The patients have undertaken to be released into police custody for the secure conveyance to their respective homes, and to self-isolate until such time as they test negative or are instructed differently by the NICD and/or KZN Health, says the TimesLIVE report. “They will also present themselves at the nominated facility should they develop symptoms once again.”
Simelane-Zulu said: “The National Health Act makes it very clear that if any person who is a clinical or laboratory confirmed case, refuses to be tested, treated, isolated or quarantined, the head of a provincial health department is empowered to approach the High Court for an appropriate court order to force the person to comply. If we get pushed, we will not hesitate to go the legal route to safeguard the interests of the public.”

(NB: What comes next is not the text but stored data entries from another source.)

==> config.mk <==
export PLATFORM = sky130hd
export DESIGN_NAME = delay_tick_priority_scheduler
export DESIGN_NICKNAME = d
export VERILOG_FILES = /design/src/hdl/dtps_pkg.sv /design/src/hdl/dtps_wait_bank.sv /design/src/hdl/delay_tick_priority_scheduler.sv
export SDC_FILE = /design/constraint.sdc
export NUM_CORES = 1
export LEC_CHECK = 0
export BUFFER_PORTS_ARGS = -buffer_cell sky130_fd_sc_hd__buf_2
export CAP_MARGIN = 20
export CORE_ASPECT_RATIO = 1.4
export CORE_MARGIN = 2
export CORE_UTILIZATION = 30
export DETAILED_ROUTE_END_ITERATION = 8
export PLACE_DENSITY = 0.42
export SYNTH_ARGS = -nofsm -noshare
export SYNTH_HDL_FRONTEND = slang
export SYNTH_SLANG_ARGS = --single-unit
==> constraint.sdc <==
create_clock -name aclk -period 8.48 [get_ports aclk]
set_input_delay 0.424 -clock aclk [delete_from_list [all_inputs] [get_ports aclk]]
set_output_delay 0.424 -clock aclk [all_outputs]
set_load 0.05 [all_outputs]
==> src/hdl/dtps_pkg.sv <==
// Shared types and constants for the tick-delay priority scheduler.
// Used by dtps_wait_bank and delay_tick_priority_scheduler; no dependencies.
package dtps_pkg;

    localparam int NUM_TASKS_DEF = 8;

    // Fixed payload widths
    localparam int OP_W      = 2;
    localparam int TICKS_W   = 16;
    localparam int TASK_ID_W = 3;
    localparam int RUN_W     = 4;
    localparam int MASK_W    = 8;

    // Operation codes
    localparam logic [OP_W-1:0] OP_TICK  = 2'd0;
    localparam logic [OP_W-1:0] OP_DELAY = 2'd1;
    localparam logic [OP_W-1:0] OP_READY = 2'd2;
    localparam logic [OP_W-1:0] OP_SCHED = 2'd3;

    // Command to the wait counter bank
    typedef struct packed {
        logic               tick;       // decrement the addressed counter if nonzero
        logic               load;       // load the counter of the running task
        logic [TICKS_W-1:0] load_data;
    } dtps_cmd_t;

endpackage

==> src/hdl/dtps_wait_bank.sv <==
// Wait counter bank: one 16-bit counter per task and the shared decrement unit.
// Depends on dtps_pkg.
module dtps_wait_bank #(
    parameter int NUM_TASKS = dtps_pkg::NUM_TASKS_DEF,
    parameter int IW        = (NUM_TASKS > 1) ? $clog2(NUM_TASKS) : 1
) (
    input  logic                aclk,
    input  logic                aresetn,
    input  logic [IW-1:0]       walk_idx,
    input  logic [IW-1:0]       load_idx,
    input  dtps_pkg::dtps_cmd_t cmd,
    output logic                zero_hit
);
    import dtps_pkg::*;

    logic [TICKS_W-1:0] cnt_reg [NUM_TASKS];
    logic [TICKS_W-1:0] cur_cnt;
    logic [TICKS_W-1:0] cnt_next;
    logic               cnt_nonzero;

    // Shared decrement unit on the walked counter
    assign cur_cnt     = cnt_reg[walk_idx];
    assign cnt_nonzero = (cur_cnt != '0);
    assign cnt_next    = cur_cnt - TICKS_W'(1);
    assign zero_hit    = cmd.tick && cnt_nonzero && (cnt_next == '0);

    always_ff @(posedge aclk) begin
        if (!aresetn) begin
            for (int i = 0; i < NUM_TASKS; i++) begin
                cnt_reg[i] <= '0;
            end
        end else if (cmd.load) begin
            cnt_reg[load_idx] <= cmd.load_data;
        end else if (cmd.tick && cnt_nonzero) begin
            cnt_reg[walk_idx] <= cnt_next;
        end
    end

endmodule

==> src/hdl/delay_tick_priority_scheduler.sv <==
// Tick-delay priority scheduler. A ready op or a zero delay goes straight to the
// result stage; a tick first walks every task counter; delay or schedule first
// scan the ready bits (the ready-bit scan stops at the first ready task).
// One item at a time; the next transfer is taken in the cycle after the result is
// loaded. Tick walks one counter per cycle through the shared decrementer.
// Synchronous active-low reset clears ready bits and counters, selects idle.
module delay_tick_priority_scheduler #(
    parameter int NUM_TASKS = dtps_pkg::NUM_TASKS_DEF
) (
    input  logic                            aclk,
    input  logic                            aresetn,
    input  logic                            s_valid,
    output logic                            s_ready,
    input  logic [dtps_pkg::OP_W-1:0]       s_op,
    input  logic [dtps_pkg::TICKS_W-1:0]    s_delay_ticks,
    input  logic [dtps_pkg::TASK_ID_W-1:0]  s_task_id,
    output logic                            m_valid,
    input  logic                            m_ready,
    output logic [dtps_pkg::RUN_W-1:0]      m_running_task,
    output logic [dtps_pkg::MASK_W-1:0]     m_ready_mask
);
    import dtps_pkg::*;

    localparam int TW = $clog2(NUM_TASKS + 1);
    localparam int IW = (NUM_TASKS > 1) ? $clog2(NUM_TASKS) : 1;

    localparam logic [1:0] ST_IDLE = 2'd0;
    localparam logic [1:0] ST_TICK = 2'd1;
    localparam logic [1:0] ST_PICK = 2'd2;
    localparam logic [1:0] ST_DONE = 2'd3;

    localparam logic [TW-1:0] IDLE_TASK = TW'(NUM_TASKS);
    localparam logic [TW-1:0] LAST_IDX  = TW'(NUM_TASKS - 1);

    logic [1:0]           state_reg, state_next;
    logic [TW-1:0]        idx_reg, idx_next;
    logic [TW-1:0]        cur_reg, cur_next;
    logic [NUM_TASKS-1:0] ready_reg, ready_next;
    logic                 m_valid_reg, m_valid_next;
    logic [RUN_W-1:0]     run_out_reg, run_out_next;
    logic [MASK_W-1:0]    mask_out_reg, mask_out_next;

    dtps_cmd_t            cmd;
    logic                 zero_hit;
    logic [TW+2:0]        id_ext;
    logic [TW+RUN_W-1:0]  cur_wide;
    logic [NUM_TASKS+MASK_W-1:0] mask_wide;

    assign id_ext    = {{TW{1'b0}}, s_task_id};
    assign cur_wide  = {{RUN_W{1'b0}}, cur_reg};
    assign mask_wide = {{MASK_W{1'b0}}, ready_reg};

    dtps_wait_bank #(
        .NUM_TASKS (NUM_TASKS),
        .IW        (IW)
    ) u_bank (
        .aclk     (aclk),
        .aresetn  (aresetn),
        .walk_idx (idx_reg[IW-1:0]),
        .load_idx (cur_reg[IW-1:0]),
        .cmd      (cmd),
        .zero_hit (zero_hit)
    );

    assign s_ready        = (state_reg == ST_IDLE);
    assign m_valid        = m_valid_reg;
    assign m_running_task = run_out_reg;
    assign m_ready_mask   = mask_out_reg;

    always_comb begin
        state_next    = state_reg;
        idx_next      = idx_reg;
        cur_next      = cur_reg;
        ready_next    = ready_reg;
        m_valid_next  = m_valid_reg;
        run_out_next  = run_out_reg;
        mask_out_next = mask_out_reg;
        cmd           = '0;

        if (m_valid_reg && m_ready) begin
            m_valid_next = 1'b0;
        end

        case (state_reg)
            ST_IDLE: begin
                if (s_valid) begin
                    idx_next   = '0;
                    state_next = ST_DONE;
                    case (s_op)
                        OP_TICK: begin
                            state_next = ST_TICK;
                        end
                        OP_DELAY: begin
                            if (s_delay_ticks != '0) begin
                                // park the running task, then rescan
                                if (cur_reg < IDLE_TASK) begin
                                    ready_next[cur_reg[IW-1:0]] = 1'b0;
                                    cmd.load      = 1'b1;
                                    cmd.load_data = s_delay_ticks;
                                end
                                state_next = ST_PICK;
                            end
                        end
                        OP_READY: begin
                            if (id_ext < (TW+3)'(NUM_TASKS)) begin
                                ready_next[id_ext[IW-1:0]] = 1'b1;
                            end
                        end
                        OP_SCHED: begin
                            state_next = ST_PICK;
                        end
                        default: begin
                            state_next = ST_DONE;
                        end
                    endcase
                end
            end
            ST_TICK: begin
                cmd.tick = 1'b1;
                if (zero_hit) begin
                    ready_next[idx_reg[IW-1:0]] = 1'b1;
                end
                if (idx_reg == LAST_IDX) begin
                    state_next = ST_DONE;
                end else begin
                    idx_next = idx_reg + TW'(1);
                end
            end
            ST_PICK: begin
                // stop at the lowest ready task, fall back to idle
                if (ready_reg[idx_reg[IW-1:0]]) begin
                    cur_next   = idx_reg;
                    state_next = ST_DONE;
                end else if (idx_reg == LAST_IDX) begin
                    cur_next   = IDLE_TASK;
                    state_next = ST_DONE;
                end else begin
                    idx_next = idx_reg + TW'(1);
                end
            end
            ST_DONE: begin
                if (!m_valid_reg || m_ready) begin
                    m_valid_next  = 1'b1;
                    run_out_next  = cur_wide[RUN_W-1:0];
                    mask_out_next = mask_wide[MASK_W-1:0];
                    state_next    = ST_IDLE;
                end
            end
            default: begin
                state_next = ST_IDLE;
            end
        endcase
    end

    always_ff @(posedge aclk) begin
        if (!aresetn) begin
            state_reg   <= ST_IDLE;
            idx_reg     <= '0;
            cur_reg     <= IDLE_TASK;
            ready_reg   <= '0;
            m_valid_reg <= 1'b0;
        end else begin
            state_reg   <= state_next;
            idx_reg     <= idx_next;
            cur_reg     <= cur_next;
            ready_reg   <= ready_next;
            m_valid_reg <= m_valid_next;
        end
    end

    always_ff @(posedge aclk) begin
        run_out_reg  <= run_out_next;
        mask_out_reg <= mask_out_next;
    end

endmodule

Yosys cells after proc, flatten, opt, wreduce, memory -nomap -nowiden
Memory sizes are Yosys's and may differ from the RTL's. A register that Yosys moved wholly into a read port is not among the register bits.
Cells that the tools add are included.
- register bits: 31
- bits in writable memories: 128
- word-level logic and storage cells: 113
- memories: 1
- memory list (name ; depth ; bits a word ; read ports ; clocked after memory_dff ; wr ports ; RTL line ; text):
    u_bank.cnt_reg ; 8 ; 16 ; 1 ; 1 ; 8 ; dtps_wait_bank.sv:16 ; logic [TICKS_W-1:0] cnt_reg [NUM_TASKS];
- add/subtract/negate cells: 2
- order comparisons: 8
- equality and inequality tests: 15
- multiplexer cells: 53
- bitwise operators: 4
- reductions and logical operators: 23
- operators by type and width (cell ; count):
    $mux W17 ; 5
    $mux W8 ; 5
    $mux W16 ; 2
    $pmux W8 S2 ; 2
    $reduce_bool A16 Y1 ; 2
    $reduce_or A16 Y1 ; 2
    $mux W4 ; 5
    $mux W1 ; 19
    $logic_not A16 Y1 ; 1
    $lt A3 B4 Y1 const B ; 4
    $or A8 B8 Y8 ; 2
    $sub A16 B1 Y16 const B ; 1
    $mux W3 ; 4
    $pmux W4 S3 ; 1
    $demux W1 S3 ; 3
    $ge A3 B1 Y1 const B ; 3
    $ne A3 B3 Y1 const B ; 3
    $and A8 B8 Y8 ; 1
    $eq A2 B2 Y1 const B ; 4
    $mux W2 ; 4
    $not A8 Y8 ; 1
    $pmux W2 S4 ; 1
    $reduce_and A7 Y1 ; 1
    $logic_and A1 B1 Y1 ; 6
    16 further kinds ; 23

Longest topological paths before layout
Gate-level depths: netlist of run 1.
- word-level depth: 12
- depth in mapped cells: 12

Modules after synthesis
A second synthesis of run 1 with hierarchy kept.
- cells, all modules: 653
- area, all modules: 8294.2 µm²
- modules (own cells, without submodules) (module ; times used ; cells each ; area an instance (µm²)):
    dtps_wait_bank ; 1 ; 457 ; 6473.7
    delay_tick_priority_scheduler ; 1 ; 196 ; 1820.5

Worst setup path before layout of run 1
Ideal clock, no wire load.
- kind: reg2reg
- start: reg (tool-made name)
- end: mem u_bank.cnt_reg[4][0], enable pin
- data arrival time: 3268 ps
- required time: 8108 ps
- setup slack: 4840 ps
- cell stages (with the launch flop): 13
- path buffers: 3
- clock period less this slack: 3640 ps
- cell sequence: dfxtp_1 > buf_1 > mux4_2 > mux2i_1 > ha_1 > nand4_1 > nor4_2 > nor3b_1 > buf_4 > mux2i_2 > nand3_2 > buf_2 > nand2_1
- RTL lines (element ; RTL line):
    end: declaration ; dtps_wait_bank.sv:16

==> impl_metrics.py, run 1 <==
metrics = {
    "route": {
        "wl_mm": 24.0,
        "routed_via_density": 5.36,
        "route.detailed.wl_per_inst_microns": 24.2,
        "dr.pass1.iters": 5,
        "ant_nets": 0,
        "vias": 5319,
        "drcViolationCount": 0,
        "drtIter0Drc": 410,
    },
    "hold_path": {
        "hold_depth": 3,
        "holdCritPathClass": "input pin to register",
        "min_from": "m_ready",
        "hold_path_end": "m_valid",
    },
    "floorplan": {
        "core_area_sq_um": 26000,
        "die_h_microns": 196,
        "ios": 39,
        "start_util_pct": 30.4,
        "fp.dieW_microns": 141,
        "dieArea_sq_um": 27700,
        "fp-row-count": 70,
    },
    "layout": {
        "fin_area_sq_um": 9000,
        "multiInputGateArea_sq_um": 3080,
        "final_util_pct": 34.6,
        "syn2layout_area_growth_pct": 13.9,
        "seq_area_sq_um": 4650,
        "instances_no_fill": 992,
        "n_fill_cell": 2527,
        "antennaDiodeCount": 0,
        "largest_reg_flops": 128,
        "drive_gt1_share_pct": 20.5,
        "nNetsFinal": 690,
    },
    "logic_synthesis": {
        "synth_area_sq_um": 7900,
        "ys_seq_elements": 162,
        "synth_flop_cell": "edfxtp_1",
        "postSynthCellCount": 612,
        "synth_nets": 645,
        "ys_types": 65,
        "yosysWarnings": 0,
        "synth-async-reset-ratio_pct": 0,
        "synth_edf_count": 140,
        "seq_area_frac_synth_pct": 58.8,
        "synth.avg_cell_area_sq_um": 12.9,
        "yosysTopAreaCellShare_pct": 53.2,
        "yosys.area.top_type": "edfxtp_1",
        "synth_area_leaders": "edfxtp_1 53%, mux4_2 7.4%, nor2_1 7.2%, dfxtp_1 5.6%, mux4_1 2.3%",
    },
    "place": {
        "dp_hpwl_mm": 17.3,
        "io_buffers": 38,
        "dpl_cell_area_sq_um": 8470,
        "place_congestion": 0.887,
        "dp.cells": 962,
    },
    "sta": {
        "period_share_pct": 60.7,
        "fin_hold_ws_ns": 0.322,
        "setup_viol": 0,
        "maxSlewViolCount": 0,
        "worst_slew_pin_slew_ns": 1.21,
        "final-hold-violation-count": 0,
        "max_freq_mhz": 194,
        "fin_setup_tns_ns": 0,
        "max_slew_margin_pct": 19.3,
        "skew_ns": 0.00757,
        "rsz0062_at_grt": "no",
        "min_period_ns": 5.15,
    },
    "worst_setup_path": {
        "cp-start-kind": "register",
        "ff2ff_path_depth": 10,
        "worst-setup-path-type": "register to register",
        "r2r-end": "u_bank.cnt_reg[6][12]",
        "cp_cell_sequence": "mux4_2, mux2i_1, ha_1, nand4_1, nor4_2, nor3b_2, buf_4, mux2i_2, nand3_2, nand2_1",
        "max_stage_delay_ns": 0.99,
        "cp.arrival_ns": 5.21,
        "crit_path_end_kind": "register",
        "critPathMaxFanout": 29,
        "path_delay_family": "simple AND/OR/NAND/NOR gates",
        "reg2reg_slack_ns": 3.33,
        "path_buf_inv": 1,
        "crit_required_ns": 8.54,
        "crit_slowest_cell": "dfxtp_2",
    },
    "cts": {
        "cts_tree": "built",
        "clock_latency_ns": 0.44,
        "cts_hold_buf": 0,
        "clockBufferDepth": 2,
        "postCtsResizedCells": 0,
        "clk_pin_slew_ns": 0.06,
        "cts_max_level": 4,
        "clock-sinks": 162,
        "numCtsBuffers": 17,
        "cts_setup_buffers": 0,
        "cts-root-buf": "clkbuf_16",
    },
    "global_route": {
        "grt_pass1_wl_mm": 35.4,
        "grt_use_total_pct": 17.9,
        "antenna_found_initial": 0,
        "grt_pass1_vias": 5233,
        "overflow": 0,
        "grt_max_degree": 38,
    },
    "pwr": {
        "max-vdd-ir-drop_uv": 162,
        "p_leak_nw": 2.89,
        "power_density_nw_per_um2": 258,
    },
    "flow_run": {
        "drv_cap": 0,
    },
    "status": {
        "outcome": "complete, no violations",
    },
}
==> layer usage <==
layer	vias up	wire length, microns	global-route usage [%]
met4	0	935	8.33
met1	2744	10000	22.2
met2	150	12200	30.1
met5	-	0	0
li1	2391	-	-
met3	34	801	3.30
==> area by class of cell <==
class	count	area share [%]
repair buffers	53	3.36
inverters	9	0.375
flip-flops and latches	162	51.6
multi-input cells	414	34.3
well taps	324	4.51
clock inverters	9	0.945
clock buffers	21	4.89
==> tightest hold or removal path, cell delays in order <==
cell and delay (ns):
buf_2 0.07, nor2b_1 0.05, o21a_1 0.16
==> cell usage after synthesis, types with 4 or more instances <==
master,instances
a31oi_1,5
edfxtp_1,140
dfxtp_1,22
nor4_1,7
a21boi_0,4
nand3_2,6
nor2_1,151
buf_2,9
nand2_1,37
clkbuf_1,11
mux2i_2,8
inv_1,9
xnor2_1,7
nor3_1,5
o21ai_0,11
mux2i_1,8
nand2b_1,5
a21oi_1,17
nand3_1,4
ha_1,8
mux2i_4,5
mux4_2,26
mux4_1,7
nor2b_1,16
a22oi_1,18
==> logic make-up (layout without fill, tap and decap cells) <==
family,count (synthesis),after routing,share of synthesized area (%)
AND/OR/NAND/NOR,262,262,16.1
buffers and inverters,36,92,2.28
multiplexers,54,54,13.6
AO/OA/AOI/OAI,80,80,6.92
flip-flops,162,162,58.8
adder cells (fa/ha/maj),8,8,1.27
XOR/XNOR,10,10,1.11
==> cell usage in the layout, fill, tap and decap left out, types with 4 or more instances in the layout <==
| cell type | n |
|---|---|
| a22oi_1 | 18 |
| a21boi_0 | 4 |
| a21oi_1 | 17 |
| nor2_1 | 151 |
| mux4_1 | 7 |
| ha_1 | 8 |
| nand2_1 | 37 |
| mux2i_4 | 5 |
| buf_2 | 38 |
| nor2b_1 | 16 |
| clkbuf_16 | 17 |
| clkbuf_1 | 4 |
| mux2i_1 | 8 |
| nand3_2 | 6 |
| edfxtp_1 | 140 |
| mux2i_2 | 8 |
| o21ai_0 | 11 |
| a31oi_1 | 5 |
| mux4_2 | 26 |
| nand2b_1 | 5 |
| buf_4 | 15 |
| nor4_1 | 7 |
| inv_1 | 9 |
| nand3_1 | 4 |
| nor3_1 | 5 |
| xnor2_1 | 7 |
| dfxtp_1 | 20 |
==> where the power goes <==
part	leakage (nW)	internal [mW]	switching, mW
clock	0.251	0.400	0.318
sequential	1.61	0.919	0.0805
combinational	1.03	0.228	0.371
total	2.89	1.55	0.769
==> per-stage QoR <==
stage / setup slack, ns / total power [mW]
2_1_floorplan: 4.84 / 1.44
3_5_place_dp: 3.32 / 1.61
3_3_place_gp: 3.38 / 1.61
5_1_grt: 2.95 / 2.42
6_report: 3.33 / 2.32
4_1_cts: 3.27 / 2.33
==> worst max path at each step <==
| stage | from | end | slack, ns | cells past startpoint |
|---|---|---|---|---|
| floorplan | register | u_bank.cnt_reg[4][0] | 4.84 | 12 |
| CTS | register | u_bank.cnt_reg[6][12] | 3.27 | 10 |
| detailed placement | register | u_bank.cnt_reg[6][1] | 3.32 | 10 |
| global route | register | u_bank.cnt_reg[6][12] | 2.95 | 10 |
| global placement | register | u_bank.cnt_reg[6][0] | 3.38 | 10 |
| finish | register | u_bank.cnt_reg[6][12] | 3.33 | 10 |
Note: power is estimated with default switching activity, not from simulation.
==> run 2, diff against run 1 <==
PLACE_DENSITY = 0.43   (was 0.42)
clock period = 4.7 ns   (was 8.48 ns; I/O delays follow)
==> run 2 against run 1 <==
  * Via count decreased by 0.77%
  * Clock skew increased by 0.0044 ns
  * Total power increased by 79%
  * Sequential power increased by 76%
  * Critical endpoint is now ready_reg[3]
  * Critical path depth decreased by 1
  * Worst setup slack got worse by 2.8 ns
  * Cell count increased by 1.7%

Futcher, from Futcher and Poppesqou Attorneys, says they have written a letter to the hospital and to the MEC's office, demanding their release. News24 quotes him as saying two people in the Addington Hospital quarantine group have tested negative. He said he was told that officials from the NICD recommended their release to self-quarantine at home.
According to regulations gazetted, following President Cyril Ramaphosa's declaration of a national disaster last Sunday, anyone who tests positive for COVID-19, or is suspected of having COVID-19 or who has been in contact with someone who is infected with the virus, may not refuse to be admitted for a medical examination or into a medical facility.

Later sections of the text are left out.